Stored items:
### src/rtl/dtcore32_pkg.sv
`default_nettype none
// +----------------------------------------------------------------------------+
// | dtcore32_pkg                                                               |
// | Shared types and constants for the dtcore32 data-memory bus controller.    |
// | Revision: 1.0                                                              |
// +----------------------------------------------------------------------------+
package dtcore32_pkg;

  typedef enum logic [2:0] {
    S_IDLE  = 3'd0,
    S_REQ   = 3'd1,
    S_WAIT  = 3'd2,
    S_DONE  = 3'd3,
    S_ERR   = 3'd4,
    S_DRAIN = 3'd5
  } dmem_state_e;

  localparam int DMEM_TIMEOUT_DEFAULT = 255;

endpackage
`default_nettype wire

### src/rtl/dmem_timeout_ctr.sv
`default_nettype none
// +----------------------------------------------------------------------------+
// | dmem_timeout_ctr                                                           |
// | Saturating bus-cycle counter; expired_o flags the MAX-th counted cycle.    |
// | Revision: 1.0                                                              |
// +----------------------------------------------------------------------------+
module dmem_timeout_ctr #(
  parameter int MAX = 255
) (
  input  logic clk_i,
  input  logic rst_ni,
  input  logic clr_i,
  input  logic en_i,
  output logic expired_o
);

  generate
    if (MAX == 0) begin : g_off
      assign expired_o = 1'b0;
    end else begin : g_on
      localparam int CW = (MAX < 2) ? 1 : $clog2(MAX + 1);
      // expired_o is raised during the last allowed cycle so the FSM leaves on that edge
      localparam logic [CW-1:0] c_LIMIT = CW'(MAX - 1);

      logic [CW-1:0] r_cnt;

      always_ff @(posedge clk_i or negedge rst_ni) begin
        if (!rst_ni) begin
          r_cnt <= '0;
        end else if (clr_i) begin
          r_cnt <= '0;
        end else if (en_i && (r_cnt != c_LIMIT)) begin
          r_cnt <= r_cnt + 1'b1;
        end
      end

      assign expired_o = (r_cnt == c_LIMIT);
    end
  endgenerate

endmodule
`default_nettype wire

### src/rtl/dmem_bus_ctrl.sv
`default_nettype none
// +----------------------------------------------------------------------------+
// | dmem_bus_ctrl                                                              |
// | MEM-stage controller for a single-outstanding req/gnt/rvalid data bus.     |
// | Revision: 1.0                                                              |
// +----------------------------------------------------------------------------+
module dmem_bus_ctrl
  import dtcore32_pkg::*;
#(
  parameter int TIMEOUT_CYCLES = DMEM_TIMEOUT_DEFAULT
) (
  input  logic        clk_i,
  input  logic        rst_ni,
  input  logic        mem_valid_i,
  input  logic        mem_we_i,
  input  logic [31:0] mem_addr_i,
  input  logic [3:0]  mem_wstrb_i,
  input  logic [3:0]  mem_rstrb_i,
  input  logic [31:0] mem_wdata_i,
  input  logic        misaligned_i,
  input  logic        flush_i,
  output logic        dmem_req_o,
  input  logic        dmem_gnt_i,
  output logic [31:0] dmem_addr_o,
  output logic        dmem_we_o,
  output logic [3:0]  dmem_be_o,
  output logic [31:0] dmem_wdata_o,
  input  logic        dmem_rvalid_i,
  input  logic [31:0] dmem_rdata_i,
  output logic [31:0] mem_rdata_o,
  output logic        stall_o,
  output logic        done_o,
  output logic        fault_o
);

  dmem_state_e r_state, w_next;
  logic [31:0] r_addr, r_wdata, r_rdata;
  logic [3:0]  r_be;
  logic        r_we;
  logic        w_go, w_latch, w_clr, w_en, w_expired, w_capture;

  assign w_go = mem_valid_i & ~misaligned_i & ~flush_i;
  assign w_en = (r_state == S_REQ) | (r_state == S_WAIT) | (r_state == S_DRAIN);

  dmem_timeout_ctr #(
    .MAX(TIMEOUT_CYCLES)
  ) u_timeout (
    .clk_i    (clk_i),
    .rst_ni   (rst_ni),
    .clr_i    (w_clr),
    .en_i     (w_en),
    .expired_o(w_expired)
  );

  always_comb begin
    w_next       = r_state;
    w_latch      = 1'b0;
    w_clr        = 1'b0;
    w_capture    = 1'b0;
    dmem_req_o   = 1'b0;
    stall_o      = 1'b0;
    done_o       = 1'b0;
    fault_o      = 1'b0;
    dmem_addr_o  = r_addr;
    dmem_we_o    = r_we;
    dmem_be_o    = r_be;
    dmem_wdata_o = r_wdata;
    case (r_state)
      S_IDLE: begin
        // Zero-cycle issue: bus fields come straight from the stage when a request goes out
        dmem_req_o   = w_go;
        stall_o      = w_go;
        dmem_addr_o  = w_go ? {mem_addr_i[31:2], 2'b00} : 32'h0;
        dmem_we_o    = w_go & mem_we_i;
        dmem_be_o    = w_go ? (mem_we_i ? mem_wstrb_i : mem_rstrb_i) : 4'h0;
        dmem_wdata_o = w_go ? mem_wdata_i : 32'h0;
        if (w_go) begin
          w_latch = 1'b1;
          w_clr   = 1'b1;
          w_next  = dmem_gnt_i ? S_WAIT : S_REQ;
        end
      end
      S_REQ: begin
        dmem_req_o = 1'b1;
        stall_o    = 1'b1;
        if (dmem_gnt_i)     w_next = flush_i ? S_DRAIN : S_WAIT;
        else if (flush_i)   w_next = S_IDLE;
        else if (w_expired) w_next = S_ERR;
      end
      S_WAIT: begin
        stall_o = 1'b1;
        if (dmem_rvalid_i) begin
          w_capture = ~r_we;
          w_next    = S_DONE;
        end else if (flush_i) begin
          w_next = S_DRAIN;
        end else if (w_expired) begin
          w_next = S_ERR;
        end
      end
      S_DONE: begin
        done_o = 1'b1;
        w_next = S_IDLE;
      end
      S_ERR: begin
        fault_o = 1'b1;
        w_next  = S_IDLE;
      end
      S_DRAIN: begin
        stall_o = mem_valid_i;
        if (dmem_rvalid_i || w_expired) w_next = S_IDLE;
      end
      default: w_next = S_IDLE;
    endcase
  end

  always_ff @(posedge clk_i or negedge rst_ni) begin
    if (!rst_ni) begin
      r_state <= S_IDLE;
      r_addr  <= '0;
      r_we    <= 1'b0;
      r_be    <= '0;
      r_wdata <= '0;
      r_rdata <= '0;
    end else begin
      r_state <= w_next;
      if (w_latch) begin
        r_addr  <= {mem_addr_i[31:2], 2'b00};
        r_we    <= mem_we_i;
        r_be    <= mem_we_i ? mem_wstrb_i : mem_rstrb_i;
        r_wdata <= mem_wdata_i;
      end
      if (w_capture) r_rdata <= dmem_rdata_i;
    end
  end

  assign mem_rdata_o = r_rdata;

endmodule
`default_nettype wire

*WHAT NEEDS TO BE DONE:* Print the data above exactly as it was provided.

*EXERCISE OUTPUT:*
### src/rtl/dtcore32_pkg.sv
`default_nettype none
// +----------------------------------------------------------------------------+
// | dtcore32_pkg                                                               |
// | Shared types and constants for the dtcore32 data-memory bus controller.    |
// | Revision: 1.0                                                              |
// +----------------------------------------------------------------------------+
package dtcore32_pkg;

  typedef enum logic [2:0] {
    S_IDLE  = 3'd0,
    S_REQ   = 3'd1,
    S_WAIT  = 3'd2,
    S_DONE  = 3'd3,
    S_ERR   = 3'd4,
    S_DRAIN = 3'd5
  } dmem_state_e;

  localparam int DMEM_TIMEOUT_DEFAULT = 255;

endpackage
`default_nettype wire

### src/rtl/dmem_timeout_ctr.sv
`default_nettype none
// +----------------------------------------------------------------------------+
// | dmem_timeout_ctr                                                           |
// | Saturating bus-cycle counter; expired_o flags the MAX-th counted cycle.    |
// | Revision: 1.0                                                              |
// +----------------------------------------------------------------------------+
module dmem_timeout_ctr #(
  parameter int MAX = 255
) (
  input  logic clk_i,
  input  logic rst_ni,
  input  logic clr_i,
  input  logic en_i,
  output logic expired_o
);

  generate
    if (MAX == 0) begin : g_off
      assign expired_o = 1'b0;
    end else begin : g_on
      localparam int CW = (MAX < 2) ? 1 : $clog2(MAX + 1);
      // expired_o is raised during the last allowed cycle so the FSM leaves on that edge
      localparam logic [CW-1:0] c_LIMIT = CW'(MAX - 1);

      logic [CW-1:0] r_cnt;

      always_ff @(posedge clk_i or negedge rst_ni) begin
        if (!rst_ni) begin
          r_cnt <= '0;
        end else if (clr_i) begin
          r_cnt <= '0;
        end else if (en_i && (r_cnt != c_LIMIT)) begin
          r_cnt <= r_cnt + 1'b1;
        end
      end

      assign expired_o = (r_cnt == c_LIMIT);
    end
  endgenerate

endmodule
`default_nettype wire

### src/rtl/dmem_bus_ctrl.sv
`default_nettype none
// +----------------------------------------------------------------------------+
// | dmem_bus_ctrl                                                              |
// | MEM-stage controller for a single-outstanding req/gnt/rvalid data bus.     |
// | Revision: 1.0                                                              |
// +----------------------------------------------------------------------------+
module dmem_bus_ctrl
  import dtcore32_pkg::*;
#(
  parameter int TIMEOUT_CYCLES = DMEM_TIMEOUT_DEFAULT
) (
  input  logic        clk_i,
  input  logic        rst_ni,
  input  logic        mem_valid_i,
  input  logic        mem_we_i,
  input  logic [31:0] mem_addr_i,
  input  logic [3:0]  mem_wstrb_i,
  input  logic [3:0]  mem_rstrb_i,
  input  logic [31:0] mem_wdata_i,
  input  logic        misaligned_i,
  input  logic        flush_i,
  output logic        dmem_req_o,
  input  logic        dmem_gnt_i,
  output logic [31:0] dmem_addr_o,
  output logic        dmem_we_o,
  output logic [3:0]  dmem_be_o,
  output logic [31:0] dmem_wdata_o,
  input  logic        dmem_rvalid_i,
  input  logic [31:0] dmem_rdata_i,
  output logic [31:0] mem_rdata_o,
  output logic        stall_o,
  output logic        done_o,
  output logic        fault_o
);

  dmem_state_e r_state, w_next;
  logic [31:0] r_addr, r_wdata, r_rdata;
  logic [3:0]  r_be;
  logic        r_we;
  logic        w_go, w_latch, w_clr, w_en, w_expired, w_capture;

  assign w_go = mem_valid_i & ~misaligned_i & ~flush_i;
  assign w_en = (r_state == S_REQ) | (r_state == S_WAIT) | (r_state == S_DRAIN);

  dmem_timeout_ctr #(
    .MAX(TIMEOUT_CYCLES)
  ) u_timeout (
    .clk_i    (clk_i),
    .rst_ni   (rst_ni),
    .clr_i    (w_clr),
    .en_i     (w_en),
    .expired_o(w_expired)
  );

  always_comb begin
    w_next       = r_state;
    w_latch      = 1'b0;
    w_clr        = 1'b0;
    w_capture    = 1'b0;
    dmem_req_o   = 1'b0;
    stall_o      = 1'b0;
    done_o       = 1'b0;
    fault_o      = 1'b0;
    dmem_addr_o  = r_addr;
    dmem_we_o    = r_we;
    dmem_be_o    = r_be;
    dmem_wdata_o = r_wdata;
    case (r_state)
      S_IDLE: begin
        // Zero-cycle issue: bus fields come straight from the stage when a request goes out
        dmem_req_o   = w_go;
        stall_o      = w_go;
        dmem_addr_o  = w_go ? {mem_addr_i[31:2], 2'b00} : 32'h0;
        dmem_we_o    = w_go & mem_we_i;
        dmem_be_o    = w_go ? (mem_we_i ? mem_wstrb_i : mem_rstrb_i) : 4'h0;
        dmem_wdata_o = w_go ? mem_wdata_i : 32'h0;
        if (w_go) begin
          w_latch = 1'b1;
          w_clr   = 1'b1;
          w_next  = dmem_gnt_i ? S_WAIT : S_REQ;
        end
      end
      S_REQ: begin
        dmem_req_o = 1'b1;
        stall_o    = 1'b1;
        if (dmem_gnt_i)     w_next = flush_i ? S_DRAIN : S_WAIT;
        else if (flush_i)   w_next = S_IDLE;
        else if (w_expired) w_next = S_ERR;
      end
      S_WAIT: begin
        stall_o = 1'b1;
        if (dmem_rvalid_i) begin
          w_capture = ~r_we;
          w_next    = S_DONE;
        end else if (flush_i) begin
          w_next = S_DRAIN;
        end else if (w_expired) begin
          w_next = S_ERR;
        end
      end
      S_DONE: begin
        done_o = 1'b1;
        w_next = S_IDLE;
      end
      S_ERR: begin
        fault_o = 1'b1;
        w_next  = S_IDLE;
      end
      S_DRAIN: begin
        stall_o = mem_valid_i;
        if (dmem_rvalid_i || w_expired) w_next = S_IDLE;
      end
      default: w_next = S_IDLE;
    endcase
  end

  always_ff @(posedge clk_i or negedge rst_ni) begin
    if (!rst_ni) begin
      r_state <= S_IDLE;
      r_addr  <= '0;
      r_we    <= 1'b0;
      r_be    <= '0;
      r_wdata <= '0;
      r_rdata <= '0;
    end else begin
      r_state <= w_next;
      if (w_latch) begin
        r_addr  <= {mem_addr_i[31:2], 2'b00};
        r_we    <= mem_we_i;
        r_be    <= mem_we_i ? mem_wstrb_i : mem_rstrb_i;
        r_wdata <= mem_wdata_i;
      end
      if (w_capture) r_rdata <= dmem_rdata_i;
    end
  end

  assign mem_rdata_o = r_rdata;

endmodule
`default_nettype wire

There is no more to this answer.